Data provided START

Source: an optimization exercise on an open RTL-to-GDS flow (aim: small area). Production flows keep margins and buffers that such runs may drop.
In this exercise RTL edits were held to simulation tests only and were not proved equivalent to the original.
Power figures rest on the tool's default switching activity, not on a simulated workload.

--- design/flow/config.mk ---
export PLATFORM = sky130hd
export DESIGN_NAME = flash_protocol_engine
export DESIGN_NICKNAME = flash_protocol_engine
export VERILOG_FILES = /design/flow/design.v
export SDC_FILE = /design/flow/constraint.sdc
export NUM_CORES = 4
export LEC_CHECK = 0
export CAP_MARGIN = 20
export CORE_MARGIN = 2
export CORE_UTILIZATION = 40
export PLACE_DENSITY = 0.6
export SLEW_MARGIN = 20
--- design/flow/constraint.sdc ---
create_clock -name core_clock -period 10.0 [get_ports {clk}]
set_input_delay 2.0000 -clock core_clock [delete_from_list [all_inputs] [get_ports {clk}]]
set_output_delay 2.0000 -clock core_clock [all_outputs]
set_load 0.01 [all_outputs]
--- design/flow/design.v ---
module command_catalog_rom (
    input  wire        mode,      
    input  wire [3:0]  cmd,       
    output reg         valid,
    output reg  [15:0] opcode,
    output reg  [1:0]  ak,        
    output reg  [1:0]  dd,        
    output reg         dstr,      
    output reg  [4:0]  dummy
);
    localparam C_WREN  = 4'd0;
    localparam C_RSTEN = 4'd1;
    localparam C_RST   = 4'd2;
    localparam C_RDSR  = 4'd3;
    localparam C_RDCR2 = 4'd4;
    localparam C_WRCR2 = 4'd5;
    localparam C_RDID  = 4'd6;
    localparam C_RDCR  = 4'd7;
    localparam C_8DTRD = 4'd8;
    localparam C_PP4B  = 4'd9;
    localparam C_SE    = 4'd10;
    localparam C_BE    = 4'd11;
    localparam C_CE    = 4'd12;
    localparam [4:0] DUMMY_READ  = 5'd20;
    localparam [4:0] DUMMY_REG_O = 5'd4;
    localparam [4:0] DUMMY_REG_L = 5'd0;
    localparam AK_NONE = 2'd0, AK_OPER = 2'd1, AK_CONST0 = 2'd2;
    localparam DD_NONE = 2'd0, DD_READ = 2'd1, DD_WRITE = 2'd2;
    always @(*) begin
        valid  = 1'b0;
        opcode = 16'h0000;
        ak     = AK_NONE;
        dd     = DD_NONE;
        dstr   = 1'b0;
        dummy  = 5'd0;
        if (!mode) begin
            case (cmd)
                C_WREN:  begin valid = 1'b1; opcode = 16'h0006; end
                C_RSTEN: begin valid = 1'b1; opcode = 16'h0066; end
                C_RST:   begin valid = 1'b1; opcode = 16'h0099; end
                C_RDSR:  begin valid = 1'b1; opcode = 16'h0005; dd = DD_READ; dummy = DUMMY_REG_L; end
                C_RDCR2: begin valid = 1'b1; opcode = 16'h0071; ak = AK_OPER; dd = DD_READ; dummy = DUMMY_REG_L; end
                C_WRCR2: begin valid = 1'b1; opcode = 16'h0072; ak = AK_OPER; dd = DD_WRITE; end
                C_RDID:  begin valid = 1'b1; opcode = 16'h009F; dd = DD_READ; dummy = DUMMY_REG_L; end
                default: valid = 1'b0;    
            endcase
        end else begin
            case (cmd)
                C_WREN:  begin valid = 1'b1; opcode = 16'h06F9; end
                C_RSTEN: begin valid = 1'b1; opcode = 16'h6699; end
                C_RST:   begin valid = 1'b1; opcode = 16'h9966; end
                C_RDSR:  begin valid = 1'b1; opcode = 16'h05FA; ak = AK_CONST0; dd = DD_READ; dummy = DUMMY_REG_O; end
                C_RDCR2: begin valid = 1'b1; opcode = 16'h718E; ak = AK_OPER; dd = DD_READ; dummy = DUMMY_REG_O; end
                C_WRCR2: begin valid = 1'b1; opcode = 16'h728D; ak = AK_OPER; dd = DD_WRITE; end
                C_RDID:  begin valid = 1'b1; opcode = 16'h9F60; ak = AK_CONST0; dd = DD_READ; dstr = 1'b1; dummy = DUMMY_REG_O; end
                C_8DTRD: begin valid = 1'b1; opcode = 16'hEE11; ak = AK_OPER; dd = DD_READ; dummy = DUMMY_READ; end
                C_PP4B:  begin valid = 1'b1; opcode = 16'h12ED; ak = AK_OPER; dd = DD_WRITE; end
                C_SE:    begin valid = 1'b1; opcode = 16'h21DE; ak = AK_OPER; end
                C_BE:    begin valid = 1'b1; opcode = 16'hDC23; ak = AK_OPER; end
                C_CE:    begin valid = 1'b1; opcode = 16'h609F; end
                default: valid = 1'b0;    
            endcase
        end
    end
endmodule
module transaction_descriptor_builder (
    input  wire        mode,
    input  wire [3:0]  cmd,
    input  wire [31:0] addr,
    input  wire [31:0] n,
    output wire        valid,
    output wire [31:0] t0,
    output wire [31:0] t1,
    output wire [31:0] t2
);
    wire        row_valid;
    wire [15:0] row_opcode;
    wire [1:0]  row_ak;
    wire [1:0]  row_dd;
    wire        row_dstr;
    wire [4:0]  row_dummy;
    command_catalog_rom u_rom (
        .mode   (mode),
        .cmd    (cmd),
        .valid  (row_valid),
        .opcode (row_opcode),
        .ak     (row_ak),
        .dd     (row_dd),
        .dstr   (row_dstr),
        .dummy  (row_dummy)
    );
    wire isz = mode;
    wire iw  = mode;
    wire ir  = mode;
    wire ap  = (row_ak != 2'd0);
    wire aw  = ap ? iw : 1'b0;
    wire ar  = ap ? ir : 1'b0;
    wire [31:0] a_out = (row_ak == 2'd1) ? addr : 32'h0000_0000;
    wire has_data = (row_dd != 2'd0);
    wire dw  = has_data ? iw : 1'b0;
    wire dr  = has_data ? (mode & ~row_dstr) : 1'b0;
    wire [31:0] dlen = has_data ? n : 32'h0000_0000;
    assign valid = row_valid;
    assign t0 = row_valid ? {row_dummy, 1'b0, dr, dw, row_dd, ar, aw, ap, ir, iw, isz, row_opcode}
                          : 32'h0000_0000;
    assign t1 = row_valid ? a_out : 32'h0000_0000;
    assign t2 = row_valid ? dlen  : 32'h0000_0000;
endmodule
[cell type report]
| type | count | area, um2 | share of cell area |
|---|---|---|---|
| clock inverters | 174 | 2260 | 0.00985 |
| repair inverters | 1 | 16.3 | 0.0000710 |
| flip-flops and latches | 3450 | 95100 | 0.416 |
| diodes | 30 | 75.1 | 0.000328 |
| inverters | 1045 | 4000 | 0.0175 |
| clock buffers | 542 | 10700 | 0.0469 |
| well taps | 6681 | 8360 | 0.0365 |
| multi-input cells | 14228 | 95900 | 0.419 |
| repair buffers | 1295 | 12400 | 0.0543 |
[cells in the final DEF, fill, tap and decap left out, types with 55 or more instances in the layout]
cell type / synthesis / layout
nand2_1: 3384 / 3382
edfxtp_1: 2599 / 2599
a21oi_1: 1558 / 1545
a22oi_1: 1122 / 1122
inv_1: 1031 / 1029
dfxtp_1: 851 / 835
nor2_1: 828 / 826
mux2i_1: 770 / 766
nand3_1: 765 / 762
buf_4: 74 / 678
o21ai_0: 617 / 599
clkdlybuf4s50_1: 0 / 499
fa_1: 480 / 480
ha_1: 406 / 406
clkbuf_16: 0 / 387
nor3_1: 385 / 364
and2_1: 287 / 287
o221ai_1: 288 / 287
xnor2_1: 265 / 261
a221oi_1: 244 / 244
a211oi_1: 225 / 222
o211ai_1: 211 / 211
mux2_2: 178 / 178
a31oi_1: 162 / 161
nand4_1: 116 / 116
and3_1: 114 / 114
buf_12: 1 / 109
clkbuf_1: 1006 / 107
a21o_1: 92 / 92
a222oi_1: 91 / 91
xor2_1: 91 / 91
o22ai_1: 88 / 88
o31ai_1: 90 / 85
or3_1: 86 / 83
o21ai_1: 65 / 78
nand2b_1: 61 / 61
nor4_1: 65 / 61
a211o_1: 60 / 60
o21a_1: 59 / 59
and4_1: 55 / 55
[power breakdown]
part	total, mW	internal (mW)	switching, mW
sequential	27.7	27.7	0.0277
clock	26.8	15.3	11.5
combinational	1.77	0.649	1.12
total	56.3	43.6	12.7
Source: an optimization exercise on an open RTL-to-GDS flow (aim: small area, a short achievable clock period and few clock cycles). Production flows keep margins and buffers that such runs may drop.
Function was checked by simulation only, so behaviour that the tests miss may differ from the original.
Power and IR drop assume default switching activity.

**flow/config.mk**
```make
export PLATFORM = sky130hd
export DESIGN_NAME = eac3lc
export DESIGN_NICKNAME = eac3lc
export VERILOG_FILES = /design/flow/design.v
export SDC_FILE = /design/flow/constraint.sdc
export NUM_CORES = 4
export LEC_CHECK = 0
export CAP_MARGIN = 20
export CORE_MARGIN = 2
export CORE_UTILIZATION = 30
export PLACE_DENSITY = 0.4
export SLEW_MARGIN = 20
```
**flow/constraint.sdc**
```tcl
create_clock -name core_clock -period 12.0 [get_ports {clk}]
set_input_delay 2.4000 -clock core_clock [delete_from_list [all_inputs] [get_ports {clk}]]
set_output_delay 2.4000 -clock core_clock [all_outputs]
set_load 0.01 [all_outputs]
```
**flow/design.v**
```verilog
module eac3lc_crc_step (
    input  wire [15:0] crc_in,
    input  wire [7:0]  data,
    output reg  [15:0] crc_out
);
    integer i;
    reg [15:0] c;
    always @* begin
        c = crc_in ^ {data, 8'h00};
        for (i = 0; i < 8; i = i + 1) begin
            if (c[15])
                c = {c[14:0], 1'b0} ^ 16'h8005;
            else
                c = {c[14:0], 1'b0};
        end
        crc_out = c;
    end
endmodule
module eac3lc (
    input  wire        clk,
    input  wire        rst,
    input  wire        host_req,
    input  wire        host_we,
    input  wire        host_buf,
    input  wire [7:0]  host_addr,
    input  wire [31:0] host_wdata,
    output reg  [31:0] host_rdata,
    output wire        busy
);
    localparam BUF_CAP = 64;
    localparam [31:0] ID_VALUE = 32'h4C433136;
    localparam [3:0] R_ID = 4'h0, R_CMD = 4'h1, R_STATUS = 4'h2, R_LEN = 4'h3,
                     R_ARG_A = 4'h4, R_ARG_B = 4'h5, R_ARG_C = 4'h6, R_RESULT = 4'h7,
                     R_FCOUNT = 4'h8, R_TRIM = 4'h9, R_CURSOR = 4'hA, R_CAP = 4'hB;
    localparam [31:0] C_GET_BIT = 32'h01, C_SET_BIT = 32'h02, C_SET_BYTE = 32'h03,
                      C_CRC_TABLE = 32'h10, C_CRC_BYTE = 32'h11, C_CRC_COMPUTE = 32'h12,
                      C_SYNC_FIND = 32'h20, C_LEN_DECODE = 32'h21, C_FRAME_PATCH = 32'h22,
                      C_RUN = 32'h23;
    localparam [3:0] O_OK = 4'h0, O_NO_SYNC = 4'h1, O_TRUNCATED = 4'h2, O_RESYNC_EXH = 4'h3,
                     O_NOT_FOUND = 4'h4, O_ILLEGAL = 4'h5;
    localparam [3:0] S_IDLE = 4'd0, S_EXEC = 4'd1, S_SBAB2 = 4'd2, S_SCAN = 4'd3,
                     S_LOOP = 4'd4, S_LEN = 4'd5, S_MUT7 = 4'd6, S_MUT8 = 4'd7,
                     S_MUT9 = 4'd8, S_CRC = 4'd9, S_CKW1 = 4'd10, S_CKW2 = 4'd11;
    localparam [1:0] M_FIND = 2'd0, M_SEEK = 2'd1, M_RESYNC = 2'd2;
    reg [7:0]  mem [0:BUF_CAP-1];
    reg [6:0]  len_q;
    reg [31:0] arg_a, arg_b, arg_c;
    reg [31:0] result;
    reg [6:0]  frame_count;
    reg [6:0]  trim;
    reg [6:0]  cursor;
    reg        st_busy, st_done;
    reg [3:0]  st_outcome;
    reg [7:0]  st_last_op;
    reg        st_overrun, st_conflict;
    reg [3:0]  state;
    reg [31:0] cw, a_l, b_l, c_l;
    reg [6:0]  lc;
    reg [1:0]  scan_mode;
    reg [6:0]  ptr;        
    reg [6:0]  lim;        
    reg [6:0]  crc_end;    
    reg [6:0]  fs;         
    reg [6:0]  ffl;        
    reg [6:0]  cur;        
    reg [15:0] crc;
    assign busy = st_busy;
    wire        h_reg_wr = host_req &  host_we & ~host_buf;
    wire        h_buf_wr = host_req &  host_we &  host_buf;
    wire [3:0]  h_reg    = host_addr[5:2];
    wire        cmd_wr   = h_reg_wr && h_reg == R_CMD;
    wire        accept   = cmd_wr && !st_busy;
    reg  [6:0] ra;
    wire [6:0] ra1 = ra + 7'd1;
    wire [7:0] r0  = mem[ra[5:0]];
    wire [7:0] r1  = mem[ra1[5:0]];
    wire [28:0] bit_n   = a_l[31:3];              
    wire [2:0]  bit_s   = a_l[2:0];               
    wire [7:0]  bit_m   = 8'h80 >> bit_s;
    wire        n_in    = bit_n < {22'd0, lc};
    wire        n1_in   = ({1'b0, bit_n} + 30'd1) < {23'd0, lc};
    wire        a2_in   = ({1'b0, a_l} + 33'd2) < {26'd0, lc};
    wire        a3_in   = ({1'b0, a_l} + 33'd3) < {26'd0, lc};
    wire [10:0] a_fsz   = {(a2_in ? r0[2:0] : 3'd0), (a3_in ? r1 : 8'd0)};
    wire [12:0] a_fl    = {1'b0, a_fsz, 1'b0} + 13'd2;
    wire        a_trunc = ({1'b0, a_l} + {20'd0, a_fl}) > {26'd0, lc};
    wire [31:0] cc_end  = (b_l < {25'd0, lc}) ? b_l : {25'd0, lc};
    wire        cc_some = a_l < cc_end;
    wire [32:0] sf_ab   = {1'b0, a_l} + {1'b0, b_l};
    wire [6:0]  sf_lim  = (b_l == 32'd0 || sf_ab >= {26'd0, lc}) ? lc : sf_ab[6:0];
    wire        sf_none = ({1'b0, a_l} + 33'd1) >= {26'd0, sf_lim};
    wire        is_marker = (r0 == 8'h0B) && (r1 == 8'h77);
    wire [10:0] run_fsz   = {r0[2:0], r1};
    wire [12:0] run_fl    = {1'b0, run_fsz, 1'b0} + 13'd2;
    wire        run_trunc = ({6'd0, cur} + run_fl) > {6'd0, lc};
    wire [6:0]  fend = fs + ffl;
    reg  [15:0] cs_in;
    reg  [7:0]  cs_data;
    wire [15:0] cs_out;
    eac3lc_crc_step u_crc (.crc_in(cs_in), .data(cs_data), .crc_out(cs_out));
    always @* begin
        cs_in   = crc;
        cs_data = r0;
        if (state == S_EXEC) begin
            cs_in   = (cw == C_CRC_BYTE) ? c_l[15:0] : 16'd0;
            cs_data = b_l[7:0];
        end
    end
    always @* begin
        ra = ptr;
        case (state)
            S_EXEC:  ra = (cw == C_LEN_DECODE || cw == C_FRAME_PATCH) ? (a_l[6:0] + 7'd2)
                                                                     : bit_n[6:0];
            S_SBAB2: ra = bit_n[6:0];
            S_LOOP:  ra = cur;
            S_LEN:   ra = cur + 7'd2;
            S_MUT7:  ra = fs + 7'd7;
            S_MUT8:  ra = fs + 7'd8;
            S_MUT9:  ra = fs + 7'd9;
            default: ra = ptr;
        endcase
    end
    reg        e_we;
    reg [6:0]  e_wa;
    reg [7:0]  e_wd;
    always @* begin
        e_we = 1'b0;
        e_wa = ra;
        e_wd = 8'h00;
        case (state)
            S_EXEC: begin
                if (cw == C_SET_BIT && n_in) begin
                    e_we = 1'b1;
                    e_wd = b_l[0] ? (r0 | bit_m) : (r0 & ~bit_m);
                end else if (cw == C_SET_BYTE) begin
                    if (bit_s == 3'd0) begin
                        e_we = n_in;
                        e_wd = b_l[7:0];
                    end else begin
                        e_we = n1_in;
                        e_wd = (r0 & ~(8'hFF >> bit_s)) | (b_l[7:0] >> bit_s);
                    end
                end
            end
            S_SBAB2: begin
                e_we = 1'b1;
                e_wa = ra1;
                e_wd = (r1 & (8'hFF >> bit_s)) | (b_l[7:0] << (4'd8 - {1'b0, bit_s}));
            end
            S_MUT7: begin
                e_we = ra < lc;
                e_wd = (ra1 < lc) ? ((r0 & 8'hF8) | 8'h05) : (r0 | 8'h04);
            end
            S_MUT8: begin
                e_we = ra < lc;
                e_wd = (ra1 < lc) ? 8'hA0 : ((r0 & 8'h03) | 8'hA0);
            end
            S_MUT9: begin
                e_we = ra < lc;
                e_wd = r0 & 8'h03;
            end
            S_CKW1: begin
                e_we = 1'b1;
                e_wa = fend - 7'd2;
                e_wd = crc[15:8];
            end
            S_CKW2: begin
                e_we = 1'b1;
                e_wa = fend - 7'd1;
                e_wd = crc[7:0];
            end
            default: ;
        endcase
    end
    wire h_buf_ok = !st_busy && host_addr < BUF_CAP;
    always @(posedge clk) begin
        if (e_we)
            mem[e_wa[5:0]] <= e_wd;
        else if (h_buf_wr && h_buf_ok)
            mem[host_addr[5:0]] <= host_wdata[7:0];
    end
    wire [31:0] status_word = {14'd0, st_conflict, st_overrun, st_last_op, st_outcome,
                               2'b00, st_done, st_busy};
    always @(posedge clk) begin
        if (rst) begin
            host_rdata <= 32'd0;
        end else if (host_req && !host_we) begin
            if (host_buf) begin
                host_rdata <= h_buf_ok ? {24'd0, mem[host_addr[5:0]]} : 32'd0;
            end else begin
                case (h_reg)
                    R_ID:     host_rdata <= ID_VALUE;
                    R_STATUS: host_rdata <= status_word;
                    R_LEN:    host_rdata <= {25'd0, len_q};
                    R_ARG_A:  host_rdata <= arg_a;
                    R_ARG_B:  host_rdata <= arg_b;
                    R_ARG_C:  host_rdata <= arg_c;
                    R_RESULT: host_rdata <= result;
                    R_FCOUNT: host_rdata <= {25'd0, frame_count};
                    R_TRIM:   host_rdata <= {25'd0, trim};
                    R_CURSOR: host_rdata <= {25'd0, cursor};
                    R_CAP:    host_rdata <= BUF_CAP;
                    default:  host_rdata <= 32'd0;
                endcase
            end
        end
    end
    always @(posedge clk) begin
        if (rst) begin
            len_q <= 7'd0;
            arg_a <= 32'd0;
            arg_b <= 32'd0;
            arg_c <= 32'd0;
        end else if (h_reg_wr) begin
            case (h_reg)
                R_LEN:   len_q <= (host_wdata > BUF_CAP) ? BUF_CAP[6:0] : host_wdata[6:0];
                R_ARG_A: arg_a <= host_wdata;
                R_ARG_B: arg_b <= host_wdata;
                R_ARG_C: arg_c <= host_wdata;
                default: ;
            endcase
        end
    end
    always @(posedge clk) begin
        if (rst) begin
            st_overrun  <= 1'b0;
            st_conflict <= 1'b0;
        end else begin
            if (h_reg_wr && h_reg == R_STATUS) begin
                if (host_wdata[16]) st_overrun  <= 1'b0;
                if (host_wdata[17]) st_conflict <= 1'b0;
            end
            if (cmd_wr && st_busy)
                st_overrun <= 1'b1;
            if (host_req && host_buf && st_busy)
                st_conflict <= 1'b1;
        end
    end
    reg        fin;
    reg [3:0]  fin_code;
    always @(posedge clk) begin
        fin      = 1'b0;
        fin_code = O_OK;
        if (rst) begin
            state       <= S_IDLE;
            st_busy     <= 1'b0;
            st_done     <= 1'b0;
            st_outcome  <= 4'd0;
            st_last_op  <= 8'd0;
            result      <= 32'd0;
            frame_count <= 7'd0;
            trim        <= 7'd0;
            cursor      <= 7'd0;
            cw          <= 32'd0;
            a_l         <= 32'd0;
            b_l         <= 32'd0;
            c_l         <= 32'd0;
            lc          <= 7'd0;
            scan_mode   <= M_FIND;
            ptr         <= 7'd0;
            lim         <= 7'd0;
            crc_end     <= 7'd0;
            fs          <= 7'd0;
            ffl         <= 7'd0;
            cur         <= 7'd0;
            crc         <= 16'd0;
        end else if (accept) begin
            cw         <= host_wdata;
            a_l        <= arg_a;
            b_l        <= arg_b;
            c_l        <= arg_c;
            lc         <= len_q;
            st_busy    <= 1'b1;
            st_done    <= 1'b0;
            st_outcome <= 4'd0;
            st_last_op <= host_wdata[7:0];
            if (host_wdata == C_RUN) begin
                frame_count <= 7'd0;
                trim        <= 7'd0;
                cursor      <= 7'd0;
            end
            state <= S_EXEC;
        end else begin
            case (state)
                S_EXEC: begin
                    case (cw)
                        C_GET_BIT: begin
                            result <= {31'd0, n_in & |(r0 & bit_m)};
                            begin fin = 1'b1; fin_code = O_OK; end
                        end
                        C_SET_BIT: begin fin = 1'b1; fin_code = O_OK; end
                        C_SET_BYTE: begin
                            if (bit_s != 3'd0 && n1_in)
                                state <= S_SBAB2;
                            else
                                begin fin = 1'b1; fin_code = O_OK; end
                        end
                        C_CRC_TABLE, C_CRC_BYTE: begin
                            result <= {16'd0, cs_out};
                            begin fin = 1'b1; fin_code = O_OK; end
                        end
                        C_CRC_COMPUTE: begin
                            if (cc_some) begin
                                ptr     <= a_l[6:0];
                                crc_end <= cc_end[6:0];
                                crc     <= c_l[15:0];
                                state   <= S_CRC;
                            end else begin
                                result <= {16'd0, c_l[15:0]};
                                begin fin = 1'b1; fin_code = O_OK; end
                            end
                        end
                        C_SYNC_FIND: begin
                            if (sf_none) begin
                                result <= 32'hFFFF_FFFF;
                                begin fin = 1'b1; fin_code = O_NOT_FOUND; end
                            end else begin
                                ptr       <= a_l[6:0];
                                lim       <= sf_lim;
                                scan_mode <= M_FIND;
                                state     <= S_SCAN;
                            end
                        end
                        C_LEN_DECODE: begin
                            result <= {19'd0, a_fl};
                            begin fin = 1'b1; fin_code = O_OK; end
                        end
                        C_FRAME_PATCH: begin
                            if (a_trunc) begin
                                result <= {19'd0, a_fl};
                                begin fin = 1'b1; fin_code = O_TRUNCATED; end
                            end else begin
                                fs    <= a_l[6:0];
                                ffl   <= a_fl[6:0];
                                state <= S_MUT7;
                            end
                        end
                        C_RUN: begin
                            if (lc < 7'd2) begin
                                result <= 32'd0;
                                begin fin = 1'b1; fin_code = O_NO_SYNC; end
                            end else begin
                                ptr       <= 7'd0;
                                lim       <= lc;
                                scan_mode <= M_SEEK;
                                state     <= S_SCAN;
                            end
                        end
                        default: begin fin = 1'b1; fin_code = O_ILLEGAL; end
                    endcase
                end
                S_SBAB2: begin fin = 1'b1; fin_code = O_OK; end
                S_SCAN: begin
                    if (is_marker) begin
                        case (scan_mode)
                            M_FIND: begin
                                result <= {25'd0, ptr};
                                begin fin = 1'b1; fin_code = O_OK; end
                            end
                            M_SEEK: begin
                                trim  <= ptr;
                                cur   <= ptr;
                                state <= S_LOOP;
                            end
                            default: begin
                                cursor <= ptr - trim;
                                cur    <= ptr;
                                state  <= S_LOOP;
                            end
                        endcase
                    end else if (ptr + 7'd2 >= lim) begin
                        case (scan_mode)
                            M_FIND: begin
                                result <= 32'hFFFF_FFFF;
                                begin fin = 1'b1; fin_code = O_NOT_FOUND; end
                            end
                            M_SEEK: begin
                                result <= 32'd0;
                                begin fin = 1'b1; fin_code = O_NO_SYNC; end
                            end
                            default: begin
                                result <= {25'd0, frame_count};
                                begin fin = 1'b1; fin_code = O_RESYNC_EXH; end
                            end
                        endcase
                    end else begin
                        ptr <= ptr + 7'd1;
                    end
                end
                S_LOOP: begin
                    if (lc - cur < 7'd5) begin
                        result <= {25'd0, frame_count};
                        begin fin = 1'b1; fin_code = O_OK; end
                    end else if (!is_marker) begin
                        ptr       <= cur + 7'd1;
                        lim       <= lc;
                        scan_mode <= M_RESYNC;
                        state     <= S_SCAN;
                    end else begin
                        state <= S_LEN;
                    end
                end
                S_LEN: begin
                    if (run_trunc) begin
                        result <= {25'd0, frame_count};
                        begin fin = 1'b1; fin_code = O_TRUNCATED; end
                    end else begin
                        fs    <= cur;
                        ffl   <= run_fl[6:0];
                        state <= S_MUT7;
                    end
                end
                S_MUT7: state <= S_MUT8;
                S_MUT8: state <= S_MUT9;
                S_MUT9: begin
                    crc <= 16'd0;
                    if (ffl > 7'd4) begin
                        ptr     <= fs + 7'd2;
                        crc_end <= fend - 7'd2;
                        state   <= S_CRC;
                    end else begin
                        state <= S_CKW1;
                    end
                end
                S_CRC: begin
                    crc <= cs_out;
                    ptr <= ptr + 7'd1;
                    if (ptr + 7'd1 == crc_end) begin
                        if (cw == C_CRC_COMPUTE) begin
                            result <= {16'd0, cs_out};
                            begin fin = 1'b1; fin_code = O_OK; end
                        end else begin
                            state <= S_CKW1;
                        end
                    end
                end
                S_CKW1: state <= S_CKW2;
                S_CKW2: begin
                    if (cw == C_FRAME_PATCH) begin
                        result <= {crc, 9'd0, ffl};
                        begin fin = 1'b1; fin_code = O_OK; end
                    end else begin
                        frame_count <= frame_count + 7'd1;
                        cursor      <= cursor + ffl;
                        cur         <= cur + ffl;
                        state       <= S_LOOP;
                    end
                end
                default: state <= S_IDLE;
            endcase
            if (fin) begin
                st_outcome <= fin_code;
                st_busy    <= 1'b0;
                st_done    <= 1'b1;
                state      <= S_IDLE;
            end
        end
    end
endmodule
```
This is an optimization exercise on Yosys and OpenROAD, whose aim is small area, a short achievable clock period and few clock cycles, not a production implementation.
Where RTL was checked, it was by simulation tests only, not by an equivalence proof against the original.
Power figures rest on the tool's default switching activity, not on a simulated workload.

Design pgc_units, start of the top module:
module pgc_units (
    input  wire        clk,
    input  wire        rst,           
    input  wire        cmd_valid,
    output wire        cmd_ready,
    input  wire [3:0]  cmd_op,
    input  wire [31:0] cmd_opa,
    output reg         rsp_valid,
    output reg         rsp_refused,
    output reg  [31:0] rsp_res
);
Settings: LEC_CHECK=0, CAP_MARGIN=20, CORE_MARGIN=2, CORE_UTILIZATION=40, CTS_BUF_LIST=sky130_fd_sc_hd__clkbuf_4 sky130_fd_sc_hd__clkbuf_8, SETUP_SLACK_MARGIN=5, SLEW_MARGIN=20, SYNTH_HIERARCHICAL=1; clock period 8.0 ns.
standard.sh (not shown) runs the stock make flow with config.mk's settings and CLKGATE_MAP_FILE= SYNTH_SCRIPT=/design/flow/synth_recipe.tcl, a recipe that flattens the netlist after the stock synthesis.
==> flow/flow/run.sh <==
#!/bin/bash
# The standard layout, with one change: the buffer that buffer_ports puts on
# every input and output port is the smallest plain buffer (buf_1) rather
# than the one it picks by default. Each port still gets its own buffer.
set -euo pipefail
export BUFFER_PORTS_ARGS="-buffer_cell sky130_fd_sc_hd__buf_1"
bash standard.sh > standard.log 2>&1
Testbench counts at the start, summed over its fixed seeds: cycles 25,286.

Data provided END

What you will do:
From the first line of the data above through the line containing "In this exercise", repeat each line exactly, and add nothing.

Reply:
Source: an optimization exercise on an open RTL-to-GDS flow (aim: small area). Production flows keep margins and buffers that such runs may drop.
In this exercise RTL edits were held to simulation tests only and were not proved equivalent to the original.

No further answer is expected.